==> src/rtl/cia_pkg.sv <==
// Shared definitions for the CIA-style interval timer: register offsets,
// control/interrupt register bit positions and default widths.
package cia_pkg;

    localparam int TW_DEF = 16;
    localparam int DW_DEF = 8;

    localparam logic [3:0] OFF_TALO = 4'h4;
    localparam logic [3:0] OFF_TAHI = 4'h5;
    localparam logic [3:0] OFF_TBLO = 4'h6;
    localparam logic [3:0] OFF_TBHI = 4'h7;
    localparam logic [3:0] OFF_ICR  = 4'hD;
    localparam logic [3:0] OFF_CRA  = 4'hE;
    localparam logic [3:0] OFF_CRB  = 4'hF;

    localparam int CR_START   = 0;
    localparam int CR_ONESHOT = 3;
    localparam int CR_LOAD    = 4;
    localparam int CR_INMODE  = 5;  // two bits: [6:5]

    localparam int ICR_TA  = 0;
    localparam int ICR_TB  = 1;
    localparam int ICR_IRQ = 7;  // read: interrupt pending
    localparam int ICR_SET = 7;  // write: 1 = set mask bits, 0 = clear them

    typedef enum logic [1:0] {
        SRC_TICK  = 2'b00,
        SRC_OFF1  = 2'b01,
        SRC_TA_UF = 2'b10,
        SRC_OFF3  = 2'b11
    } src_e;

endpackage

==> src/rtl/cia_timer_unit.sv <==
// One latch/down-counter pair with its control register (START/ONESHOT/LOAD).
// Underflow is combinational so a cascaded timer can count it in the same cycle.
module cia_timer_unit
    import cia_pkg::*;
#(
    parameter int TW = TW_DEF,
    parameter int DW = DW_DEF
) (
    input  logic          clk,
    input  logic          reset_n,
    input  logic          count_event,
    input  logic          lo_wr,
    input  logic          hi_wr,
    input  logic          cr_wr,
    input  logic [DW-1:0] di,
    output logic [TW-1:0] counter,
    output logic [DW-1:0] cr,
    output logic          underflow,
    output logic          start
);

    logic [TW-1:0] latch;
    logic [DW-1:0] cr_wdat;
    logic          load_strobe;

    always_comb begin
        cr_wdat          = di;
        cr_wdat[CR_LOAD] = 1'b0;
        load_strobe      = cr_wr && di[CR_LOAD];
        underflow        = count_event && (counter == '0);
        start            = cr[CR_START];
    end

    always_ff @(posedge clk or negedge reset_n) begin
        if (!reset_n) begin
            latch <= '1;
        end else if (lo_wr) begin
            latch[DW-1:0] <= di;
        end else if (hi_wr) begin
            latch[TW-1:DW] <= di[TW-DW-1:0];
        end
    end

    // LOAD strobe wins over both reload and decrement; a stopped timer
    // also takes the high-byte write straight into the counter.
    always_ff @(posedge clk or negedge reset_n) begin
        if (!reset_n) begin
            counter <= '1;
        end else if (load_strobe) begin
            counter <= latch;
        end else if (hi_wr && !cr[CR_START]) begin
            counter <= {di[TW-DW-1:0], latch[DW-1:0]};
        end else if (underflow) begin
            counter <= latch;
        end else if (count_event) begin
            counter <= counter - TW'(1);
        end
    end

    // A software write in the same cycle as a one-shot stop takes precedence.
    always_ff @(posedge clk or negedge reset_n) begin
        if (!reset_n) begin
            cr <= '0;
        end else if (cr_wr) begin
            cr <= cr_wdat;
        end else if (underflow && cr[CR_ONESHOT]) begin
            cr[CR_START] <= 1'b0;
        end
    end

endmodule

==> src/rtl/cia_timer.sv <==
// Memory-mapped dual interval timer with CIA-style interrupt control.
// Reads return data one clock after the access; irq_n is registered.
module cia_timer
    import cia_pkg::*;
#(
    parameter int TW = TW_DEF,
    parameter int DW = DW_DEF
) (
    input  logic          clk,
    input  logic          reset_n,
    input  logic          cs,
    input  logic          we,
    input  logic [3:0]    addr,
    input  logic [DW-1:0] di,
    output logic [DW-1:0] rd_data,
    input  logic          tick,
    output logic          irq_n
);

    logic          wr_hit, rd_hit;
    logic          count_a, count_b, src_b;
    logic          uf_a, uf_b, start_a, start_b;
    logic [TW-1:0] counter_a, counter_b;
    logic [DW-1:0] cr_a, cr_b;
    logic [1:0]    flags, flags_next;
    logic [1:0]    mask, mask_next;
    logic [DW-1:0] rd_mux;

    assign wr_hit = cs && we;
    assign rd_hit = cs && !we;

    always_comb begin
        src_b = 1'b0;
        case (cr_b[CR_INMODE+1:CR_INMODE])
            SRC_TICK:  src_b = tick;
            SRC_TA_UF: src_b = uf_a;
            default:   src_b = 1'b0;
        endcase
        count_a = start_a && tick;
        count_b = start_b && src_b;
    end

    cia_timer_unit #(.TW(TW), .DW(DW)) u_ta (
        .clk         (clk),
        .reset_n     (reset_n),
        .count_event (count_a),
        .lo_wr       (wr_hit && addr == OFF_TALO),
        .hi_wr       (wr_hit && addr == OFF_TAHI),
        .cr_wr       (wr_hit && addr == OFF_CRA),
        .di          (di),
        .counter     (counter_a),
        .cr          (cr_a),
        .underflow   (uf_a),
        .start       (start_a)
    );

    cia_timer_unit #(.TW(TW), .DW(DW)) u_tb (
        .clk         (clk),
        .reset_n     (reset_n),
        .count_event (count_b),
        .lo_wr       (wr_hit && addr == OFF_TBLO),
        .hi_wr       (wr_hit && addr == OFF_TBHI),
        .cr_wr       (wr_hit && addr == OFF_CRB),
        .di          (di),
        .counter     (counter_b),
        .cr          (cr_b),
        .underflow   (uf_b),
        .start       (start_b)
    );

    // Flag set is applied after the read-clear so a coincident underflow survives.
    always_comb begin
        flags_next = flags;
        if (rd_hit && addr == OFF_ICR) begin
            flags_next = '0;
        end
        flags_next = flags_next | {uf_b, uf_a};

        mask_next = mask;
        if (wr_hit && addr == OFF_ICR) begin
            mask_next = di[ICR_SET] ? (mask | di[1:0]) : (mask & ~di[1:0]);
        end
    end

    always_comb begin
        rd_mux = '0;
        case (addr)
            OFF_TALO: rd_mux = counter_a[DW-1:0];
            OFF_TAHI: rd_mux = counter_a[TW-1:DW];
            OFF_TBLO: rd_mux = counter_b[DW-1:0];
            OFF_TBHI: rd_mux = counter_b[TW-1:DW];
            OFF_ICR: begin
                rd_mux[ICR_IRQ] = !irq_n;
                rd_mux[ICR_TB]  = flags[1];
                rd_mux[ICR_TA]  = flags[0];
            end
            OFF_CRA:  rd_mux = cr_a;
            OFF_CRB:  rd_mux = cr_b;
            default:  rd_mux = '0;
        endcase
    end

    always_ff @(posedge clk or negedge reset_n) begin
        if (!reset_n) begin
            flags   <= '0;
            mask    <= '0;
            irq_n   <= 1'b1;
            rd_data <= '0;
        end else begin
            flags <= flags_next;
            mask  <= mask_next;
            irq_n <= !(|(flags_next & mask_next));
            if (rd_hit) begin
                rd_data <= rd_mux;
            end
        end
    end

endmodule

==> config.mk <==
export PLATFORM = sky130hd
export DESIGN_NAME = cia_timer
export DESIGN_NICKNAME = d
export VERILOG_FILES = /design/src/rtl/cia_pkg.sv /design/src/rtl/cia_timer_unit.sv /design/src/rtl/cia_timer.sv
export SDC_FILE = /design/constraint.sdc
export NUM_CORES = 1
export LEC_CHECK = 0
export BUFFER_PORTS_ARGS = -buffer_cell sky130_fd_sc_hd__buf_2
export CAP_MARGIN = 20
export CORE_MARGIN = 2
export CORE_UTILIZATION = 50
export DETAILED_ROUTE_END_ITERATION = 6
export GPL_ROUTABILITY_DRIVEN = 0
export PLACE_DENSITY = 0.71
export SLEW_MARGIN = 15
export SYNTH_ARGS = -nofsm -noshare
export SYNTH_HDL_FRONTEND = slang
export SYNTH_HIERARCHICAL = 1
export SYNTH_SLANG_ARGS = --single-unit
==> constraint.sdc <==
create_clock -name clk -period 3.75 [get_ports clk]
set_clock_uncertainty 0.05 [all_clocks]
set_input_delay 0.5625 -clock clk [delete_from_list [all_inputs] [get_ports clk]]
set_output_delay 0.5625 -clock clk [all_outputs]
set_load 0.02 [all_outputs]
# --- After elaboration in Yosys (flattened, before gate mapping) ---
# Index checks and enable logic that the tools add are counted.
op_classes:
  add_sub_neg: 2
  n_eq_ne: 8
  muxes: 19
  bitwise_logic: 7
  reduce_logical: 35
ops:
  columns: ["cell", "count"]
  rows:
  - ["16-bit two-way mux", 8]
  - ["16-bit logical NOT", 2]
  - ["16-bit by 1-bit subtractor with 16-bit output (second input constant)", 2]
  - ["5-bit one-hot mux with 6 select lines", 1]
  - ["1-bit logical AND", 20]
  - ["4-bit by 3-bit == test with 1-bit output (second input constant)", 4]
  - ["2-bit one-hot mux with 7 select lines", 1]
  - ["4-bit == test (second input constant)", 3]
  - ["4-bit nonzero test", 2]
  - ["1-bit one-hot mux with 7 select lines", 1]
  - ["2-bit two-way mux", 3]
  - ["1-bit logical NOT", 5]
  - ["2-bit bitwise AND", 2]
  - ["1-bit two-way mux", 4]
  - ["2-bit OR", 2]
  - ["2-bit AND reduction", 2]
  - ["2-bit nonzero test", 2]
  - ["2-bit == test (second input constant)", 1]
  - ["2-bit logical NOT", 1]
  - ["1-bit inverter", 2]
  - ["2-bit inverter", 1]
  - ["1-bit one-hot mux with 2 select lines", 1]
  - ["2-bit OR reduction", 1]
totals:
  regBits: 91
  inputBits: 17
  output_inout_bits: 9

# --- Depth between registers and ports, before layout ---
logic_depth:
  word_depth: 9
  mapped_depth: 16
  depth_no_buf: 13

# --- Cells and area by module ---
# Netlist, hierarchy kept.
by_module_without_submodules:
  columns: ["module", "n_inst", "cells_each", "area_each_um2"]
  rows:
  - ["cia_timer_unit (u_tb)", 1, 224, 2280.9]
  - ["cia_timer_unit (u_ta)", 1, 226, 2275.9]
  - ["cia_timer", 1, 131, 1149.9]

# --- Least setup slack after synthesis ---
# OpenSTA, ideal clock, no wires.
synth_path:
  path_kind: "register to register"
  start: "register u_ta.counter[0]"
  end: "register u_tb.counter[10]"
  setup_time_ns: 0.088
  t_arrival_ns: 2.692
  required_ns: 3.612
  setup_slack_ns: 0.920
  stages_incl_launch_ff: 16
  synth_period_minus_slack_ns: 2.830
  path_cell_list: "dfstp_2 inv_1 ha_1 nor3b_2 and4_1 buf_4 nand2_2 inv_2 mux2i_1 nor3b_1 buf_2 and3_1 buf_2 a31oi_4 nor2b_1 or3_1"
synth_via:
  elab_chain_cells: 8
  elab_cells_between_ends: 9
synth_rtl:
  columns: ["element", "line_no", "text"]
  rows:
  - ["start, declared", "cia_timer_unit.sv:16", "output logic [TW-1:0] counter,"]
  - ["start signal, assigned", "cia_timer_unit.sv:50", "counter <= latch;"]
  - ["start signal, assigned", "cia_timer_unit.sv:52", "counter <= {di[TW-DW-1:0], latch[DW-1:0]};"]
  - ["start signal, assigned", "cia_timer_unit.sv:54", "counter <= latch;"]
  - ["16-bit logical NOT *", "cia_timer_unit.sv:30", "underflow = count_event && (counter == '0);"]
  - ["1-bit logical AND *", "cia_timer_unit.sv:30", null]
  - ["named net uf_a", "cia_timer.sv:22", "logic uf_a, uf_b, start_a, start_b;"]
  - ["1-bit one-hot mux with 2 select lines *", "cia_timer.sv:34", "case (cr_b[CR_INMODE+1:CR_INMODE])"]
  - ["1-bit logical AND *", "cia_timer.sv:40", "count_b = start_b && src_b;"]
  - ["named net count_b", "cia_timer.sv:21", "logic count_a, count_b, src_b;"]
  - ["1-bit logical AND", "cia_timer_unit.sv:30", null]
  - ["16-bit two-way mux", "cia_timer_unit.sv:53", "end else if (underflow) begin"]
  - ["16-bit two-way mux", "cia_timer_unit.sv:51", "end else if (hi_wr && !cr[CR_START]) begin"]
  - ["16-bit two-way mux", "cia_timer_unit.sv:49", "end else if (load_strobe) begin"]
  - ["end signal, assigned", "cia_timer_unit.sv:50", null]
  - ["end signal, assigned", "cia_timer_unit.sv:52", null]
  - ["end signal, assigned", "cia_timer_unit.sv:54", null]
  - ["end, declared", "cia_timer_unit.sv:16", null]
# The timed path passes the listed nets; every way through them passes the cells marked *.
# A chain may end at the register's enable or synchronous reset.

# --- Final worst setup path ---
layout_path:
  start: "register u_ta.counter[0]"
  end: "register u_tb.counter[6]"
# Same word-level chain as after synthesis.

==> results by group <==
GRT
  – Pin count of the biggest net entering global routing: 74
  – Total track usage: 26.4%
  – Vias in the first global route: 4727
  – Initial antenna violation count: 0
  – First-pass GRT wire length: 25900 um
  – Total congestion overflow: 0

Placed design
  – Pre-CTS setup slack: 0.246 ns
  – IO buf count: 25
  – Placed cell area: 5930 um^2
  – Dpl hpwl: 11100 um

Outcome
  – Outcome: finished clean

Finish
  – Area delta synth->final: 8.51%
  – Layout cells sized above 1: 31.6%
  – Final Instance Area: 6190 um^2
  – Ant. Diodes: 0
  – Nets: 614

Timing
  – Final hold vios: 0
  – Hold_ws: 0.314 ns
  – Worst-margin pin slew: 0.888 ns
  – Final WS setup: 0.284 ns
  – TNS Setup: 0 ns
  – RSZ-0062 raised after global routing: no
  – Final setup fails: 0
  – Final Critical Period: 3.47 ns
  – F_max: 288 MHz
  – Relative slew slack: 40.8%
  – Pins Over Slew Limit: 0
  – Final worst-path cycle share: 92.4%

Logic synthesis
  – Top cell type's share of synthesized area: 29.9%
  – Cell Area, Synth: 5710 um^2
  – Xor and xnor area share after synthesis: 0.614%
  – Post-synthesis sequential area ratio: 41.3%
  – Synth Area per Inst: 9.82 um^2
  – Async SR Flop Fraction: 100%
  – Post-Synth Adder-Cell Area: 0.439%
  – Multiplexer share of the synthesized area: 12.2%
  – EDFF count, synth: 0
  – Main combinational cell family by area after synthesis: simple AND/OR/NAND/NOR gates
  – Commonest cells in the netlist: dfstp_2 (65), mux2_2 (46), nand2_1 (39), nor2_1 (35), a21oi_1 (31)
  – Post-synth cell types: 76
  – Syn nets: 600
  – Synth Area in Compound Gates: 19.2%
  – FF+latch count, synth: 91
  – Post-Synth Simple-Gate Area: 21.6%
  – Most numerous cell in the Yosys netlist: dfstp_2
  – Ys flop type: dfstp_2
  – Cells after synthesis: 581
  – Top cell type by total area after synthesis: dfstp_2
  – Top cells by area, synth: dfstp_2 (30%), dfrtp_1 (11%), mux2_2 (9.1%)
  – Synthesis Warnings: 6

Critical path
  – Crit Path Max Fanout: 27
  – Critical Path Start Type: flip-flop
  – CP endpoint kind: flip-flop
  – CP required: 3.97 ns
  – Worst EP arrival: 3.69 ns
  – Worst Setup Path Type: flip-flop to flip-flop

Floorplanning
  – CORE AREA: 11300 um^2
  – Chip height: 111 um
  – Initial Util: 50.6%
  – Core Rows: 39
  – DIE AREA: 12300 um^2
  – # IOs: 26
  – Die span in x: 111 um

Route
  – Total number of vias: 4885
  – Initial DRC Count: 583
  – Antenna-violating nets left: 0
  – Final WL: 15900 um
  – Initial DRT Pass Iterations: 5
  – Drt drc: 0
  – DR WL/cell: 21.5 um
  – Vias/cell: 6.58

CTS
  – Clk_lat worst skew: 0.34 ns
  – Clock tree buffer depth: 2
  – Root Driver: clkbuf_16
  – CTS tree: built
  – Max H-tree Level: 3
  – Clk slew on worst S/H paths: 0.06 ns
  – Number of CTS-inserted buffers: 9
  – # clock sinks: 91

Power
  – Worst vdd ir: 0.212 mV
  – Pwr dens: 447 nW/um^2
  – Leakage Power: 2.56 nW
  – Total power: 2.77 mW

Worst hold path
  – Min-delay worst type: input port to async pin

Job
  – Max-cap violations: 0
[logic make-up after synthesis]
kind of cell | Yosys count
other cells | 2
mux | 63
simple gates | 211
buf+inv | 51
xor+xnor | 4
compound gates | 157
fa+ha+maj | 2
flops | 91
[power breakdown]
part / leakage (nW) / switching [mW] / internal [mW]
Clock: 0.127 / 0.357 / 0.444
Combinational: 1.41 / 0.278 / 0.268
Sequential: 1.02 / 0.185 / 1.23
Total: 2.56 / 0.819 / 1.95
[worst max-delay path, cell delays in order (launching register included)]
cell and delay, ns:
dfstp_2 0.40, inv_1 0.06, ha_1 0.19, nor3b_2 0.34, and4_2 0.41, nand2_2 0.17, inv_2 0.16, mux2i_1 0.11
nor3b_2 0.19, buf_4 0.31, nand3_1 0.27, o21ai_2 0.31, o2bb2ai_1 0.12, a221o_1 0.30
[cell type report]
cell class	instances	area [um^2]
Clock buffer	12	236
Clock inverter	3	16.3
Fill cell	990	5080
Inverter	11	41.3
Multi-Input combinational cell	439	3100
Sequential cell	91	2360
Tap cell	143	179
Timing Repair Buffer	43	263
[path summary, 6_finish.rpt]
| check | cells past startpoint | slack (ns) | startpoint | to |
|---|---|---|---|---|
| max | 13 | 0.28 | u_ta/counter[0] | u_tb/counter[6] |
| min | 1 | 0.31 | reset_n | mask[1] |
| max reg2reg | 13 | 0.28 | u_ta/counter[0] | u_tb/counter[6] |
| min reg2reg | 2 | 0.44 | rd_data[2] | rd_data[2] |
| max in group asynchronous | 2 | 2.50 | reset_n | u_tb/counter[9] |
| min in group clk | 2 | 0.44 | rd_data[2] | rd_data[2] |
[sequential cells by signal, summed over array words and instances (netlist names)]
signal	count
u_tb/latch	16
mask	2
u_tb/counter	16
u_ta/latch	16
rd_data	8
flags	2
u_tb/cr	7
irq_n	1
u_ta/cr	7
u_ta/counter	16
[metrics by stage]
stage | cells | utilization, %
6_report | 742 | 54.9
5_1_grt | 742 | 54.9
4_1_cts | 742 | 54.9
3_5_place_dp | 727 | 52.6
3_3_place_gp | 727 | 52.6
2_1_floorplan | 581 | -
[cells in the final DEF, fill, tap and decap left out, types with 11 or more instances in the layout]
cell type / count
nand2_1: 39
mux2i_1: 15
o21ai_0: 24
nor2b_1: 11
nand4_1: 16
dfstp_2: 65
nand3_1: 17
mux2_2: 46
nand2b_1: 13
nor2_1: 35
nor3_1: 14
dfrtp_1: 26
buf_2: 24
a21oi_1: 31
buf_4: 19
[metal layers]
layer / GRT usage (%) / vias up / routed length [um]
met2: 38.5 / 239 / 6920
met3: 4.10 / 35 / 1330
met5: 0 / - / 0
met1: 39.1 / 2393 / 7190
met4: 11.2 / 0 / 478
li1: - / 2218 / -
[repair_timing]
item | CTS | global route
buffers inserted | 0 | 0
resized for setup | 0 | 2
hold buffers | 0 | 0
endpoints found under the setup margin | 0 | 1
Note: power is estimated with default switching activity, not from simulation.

----------------------------------------

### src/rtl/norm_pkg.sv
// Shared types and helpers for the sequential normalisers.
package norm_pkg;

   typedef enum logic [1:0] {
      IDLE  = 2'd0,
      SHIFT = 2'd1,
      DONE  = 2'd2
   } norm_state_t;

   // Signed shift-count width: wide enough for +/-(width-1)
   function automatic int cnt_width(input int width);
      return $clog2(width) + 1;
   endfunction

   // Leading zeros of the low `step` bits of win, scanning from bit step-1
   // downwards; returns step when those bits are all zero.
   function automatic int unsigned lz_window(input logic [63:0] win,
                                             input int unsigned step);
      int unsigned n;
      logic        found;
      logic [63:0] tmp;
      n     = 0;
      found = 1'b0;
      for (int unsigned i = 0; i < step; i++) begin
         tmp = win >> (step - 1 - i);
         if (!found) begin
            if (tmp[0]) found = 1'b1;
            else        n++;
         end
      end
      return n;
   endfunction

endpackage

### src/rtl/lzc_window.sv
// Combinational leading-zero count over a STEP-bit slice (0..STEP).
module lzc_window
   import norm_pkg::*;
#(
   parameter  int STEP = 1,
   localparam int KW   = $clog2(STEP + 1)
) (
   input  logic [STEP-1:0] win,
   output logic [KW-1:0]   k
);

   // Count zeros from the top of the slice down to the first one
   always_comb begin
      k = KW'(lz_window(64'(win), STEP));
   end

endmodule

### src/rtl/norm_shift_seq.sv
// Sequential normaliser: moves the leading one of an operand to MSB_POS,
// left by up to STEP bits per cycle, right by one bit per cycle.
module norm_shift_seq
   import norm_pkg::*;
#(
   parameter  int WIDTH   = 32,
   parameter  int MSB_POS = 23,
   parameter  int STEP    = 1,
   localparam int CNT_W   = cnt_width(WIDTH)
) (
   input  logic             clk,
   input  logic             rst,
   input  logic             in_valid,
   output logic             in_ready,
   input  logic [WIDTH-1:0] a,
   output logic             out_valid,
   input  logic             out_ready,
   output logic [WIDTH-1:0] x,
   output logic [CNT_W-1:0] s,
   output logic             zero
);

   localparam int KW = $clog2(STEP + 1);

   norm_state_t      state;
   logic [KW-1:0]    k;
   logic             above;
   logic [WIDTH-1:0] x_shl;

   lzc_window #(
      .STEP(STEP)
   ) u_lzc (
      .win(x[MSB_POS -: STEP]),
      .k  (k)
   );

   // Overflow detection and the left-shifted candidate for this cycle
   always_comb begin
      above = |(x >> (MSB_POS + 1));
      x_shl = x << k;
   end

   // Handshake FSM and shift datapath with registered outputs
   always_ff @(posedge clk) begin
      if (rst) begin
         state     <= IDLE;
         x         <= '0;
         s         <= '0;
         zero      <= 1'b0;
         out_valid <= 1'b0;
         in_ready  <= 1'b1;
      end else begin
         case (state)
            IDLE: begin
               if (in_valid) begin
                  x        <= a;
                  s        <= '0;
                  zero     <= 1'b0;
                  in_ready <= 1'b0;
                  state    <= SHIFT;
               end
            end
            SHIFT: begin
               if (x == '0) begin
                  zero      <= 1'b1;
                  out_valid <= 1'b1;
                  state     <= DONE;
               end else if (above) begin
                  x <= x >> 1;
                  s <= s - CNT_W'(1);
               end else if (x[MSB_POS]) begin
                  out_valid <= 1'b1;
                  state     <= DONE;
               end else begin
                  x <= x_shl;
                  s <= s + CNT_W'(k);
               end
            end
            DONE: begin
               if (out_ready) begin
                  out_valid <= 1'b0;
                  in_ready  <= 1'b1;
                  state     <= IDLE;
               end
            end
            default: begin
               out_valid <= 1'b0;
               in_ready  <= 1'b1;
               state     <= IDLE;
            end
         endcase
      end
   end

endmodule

----------------------------------------

*Work required*. Look through the material above. Copy each line where the word "tree" appears.

*Answer to this task*.
  – Clock tree buffer depth: 2
  – CTS tree: built
  – Max H-tree Level: 3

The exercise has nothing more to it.